START WORKING DATA

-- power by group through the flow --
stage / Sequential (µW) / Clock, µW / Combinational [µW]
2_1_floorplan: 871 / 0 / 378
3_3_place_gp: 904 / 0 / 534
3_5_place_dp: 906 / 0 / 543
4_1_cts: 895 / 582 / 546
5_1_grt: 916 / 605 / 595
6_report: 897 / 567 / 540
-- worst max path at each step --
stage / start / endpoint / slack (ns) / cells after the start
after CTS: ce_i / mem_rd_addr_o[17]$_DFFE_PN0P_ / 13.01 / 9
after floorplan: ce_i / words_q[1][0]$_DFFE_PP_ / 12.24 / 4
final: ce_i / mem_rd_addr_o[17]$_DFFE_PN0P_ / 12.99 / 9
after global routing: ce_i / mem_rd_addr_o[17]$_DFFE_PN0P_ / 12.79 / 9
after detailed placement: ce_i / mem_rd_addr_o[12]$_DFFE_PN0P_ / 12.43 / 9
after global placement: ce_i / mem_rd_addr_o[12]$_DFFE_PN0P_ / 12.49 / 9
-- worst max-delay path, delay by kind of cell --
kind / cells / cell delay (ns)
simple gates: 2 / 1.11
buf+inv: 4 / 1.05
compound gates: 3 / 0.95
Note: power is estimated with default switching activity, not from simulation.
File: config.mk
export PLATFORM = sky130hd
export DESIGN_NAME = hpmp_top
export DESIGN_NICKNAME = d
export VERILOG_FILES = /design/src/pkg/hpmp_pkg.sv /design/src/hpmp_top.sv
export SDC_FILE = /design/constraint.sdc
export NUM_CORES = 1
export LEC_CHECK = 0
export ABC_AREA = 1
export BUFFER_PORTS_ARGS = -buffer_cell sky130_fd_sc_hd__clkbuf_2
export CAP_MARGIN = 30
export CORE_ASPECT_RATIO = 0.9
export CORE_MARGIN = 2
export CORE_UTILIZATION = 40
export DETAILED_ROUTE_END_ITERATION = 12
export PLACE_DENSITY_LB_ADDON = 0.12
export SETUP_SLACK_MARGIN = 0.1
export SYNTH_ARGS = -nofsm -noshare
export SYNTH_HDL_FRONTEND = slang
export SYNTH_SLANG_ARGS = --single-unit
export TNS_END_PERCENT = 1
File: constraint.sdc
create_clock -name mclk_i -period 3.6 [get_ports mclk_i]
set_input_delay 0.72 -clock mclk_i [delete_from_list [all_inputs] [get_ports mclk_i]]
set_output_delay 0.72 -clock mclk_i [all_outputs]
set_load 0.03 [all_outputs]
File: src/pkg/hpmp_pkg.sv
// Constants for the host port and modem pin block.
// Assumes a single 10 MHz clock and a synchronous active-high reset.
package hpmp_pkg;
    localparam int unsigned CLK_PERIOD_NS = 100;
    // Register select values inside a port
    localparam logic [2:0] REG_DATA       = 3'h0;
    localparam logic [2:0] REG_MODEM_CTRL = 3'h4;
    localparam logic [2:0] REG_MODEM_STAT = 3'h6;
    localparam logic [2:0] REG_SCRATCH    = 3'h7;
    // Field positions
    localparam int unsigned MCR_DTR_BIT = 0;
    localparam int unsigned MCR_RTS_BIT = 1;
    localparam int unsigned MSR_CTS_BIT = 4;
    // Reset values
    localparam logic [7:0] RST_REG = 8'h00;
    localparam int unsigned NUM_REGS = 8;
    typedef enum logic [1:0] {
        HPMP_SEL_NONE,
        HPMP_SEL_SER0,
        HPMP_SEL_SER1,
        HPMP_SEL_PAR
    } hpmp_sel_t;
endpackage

END WORKING DATA
START WORKING DATA

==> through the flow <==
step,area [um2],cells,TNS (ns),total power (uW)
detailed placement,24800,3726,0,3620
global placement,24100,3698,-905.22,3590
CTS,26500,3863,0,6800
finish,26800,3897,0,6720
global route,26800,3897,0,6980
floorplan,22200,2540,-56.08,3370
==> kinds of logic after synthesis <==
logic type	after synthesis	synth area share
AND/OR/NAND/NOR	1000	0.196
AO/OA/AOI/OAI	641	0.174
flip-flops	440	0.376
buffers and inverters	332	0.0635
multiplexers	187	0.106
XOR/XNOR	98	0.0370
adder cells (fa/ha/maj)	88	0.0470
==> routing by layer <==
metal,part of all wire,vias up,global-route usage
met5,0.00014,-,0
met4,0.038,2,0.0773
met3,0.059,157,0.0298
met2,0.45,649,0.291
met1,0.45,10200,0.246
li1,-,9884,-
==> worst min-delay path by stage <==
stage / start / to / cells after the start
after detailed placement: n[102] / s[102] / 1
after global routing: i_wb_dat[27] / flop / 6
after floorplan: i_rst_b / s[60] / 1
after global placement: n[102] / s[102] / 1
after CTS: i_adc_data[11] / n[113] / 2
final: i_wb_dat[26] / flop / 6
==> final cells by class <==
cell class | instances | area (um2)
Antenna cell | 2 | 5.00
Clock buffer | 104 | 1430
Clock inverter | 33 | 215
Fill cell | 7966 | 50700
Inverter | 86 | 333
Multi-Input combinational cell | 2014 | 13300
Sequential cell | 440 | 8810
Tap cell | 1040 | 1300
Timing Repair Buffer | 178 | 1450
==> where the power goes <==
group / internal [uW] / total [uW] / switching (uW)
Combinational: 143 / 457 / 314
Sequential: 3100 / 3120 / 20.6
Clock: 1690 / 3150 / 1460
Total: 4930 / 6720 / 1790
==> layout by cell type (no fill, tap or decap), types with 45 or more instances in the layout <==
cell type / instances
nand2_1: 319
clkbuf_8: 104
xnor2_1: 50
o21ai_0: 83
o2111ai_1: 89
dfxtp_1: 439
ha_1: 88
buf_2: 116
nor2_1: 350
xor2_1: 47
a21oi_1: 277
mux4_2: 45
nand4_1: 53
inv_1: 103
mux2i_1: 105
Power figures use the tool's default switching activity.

END WORKING DATA

Among the entries above, find the line with "o2111ai_1: 89" and the line with "Power figures use"; give again exactly these two lines and all lines between them.

o2111ai_1: 89
dfxtp_1: 439
ha_1: 88
buf_2: 116
nor2_1: 350
xor2_1: 47
a21oi_1: 277
mux4_2: 45
nand4_1: 53
inv_1: 103
mux2i_1: 105
Power figures use the tool's default switching activity.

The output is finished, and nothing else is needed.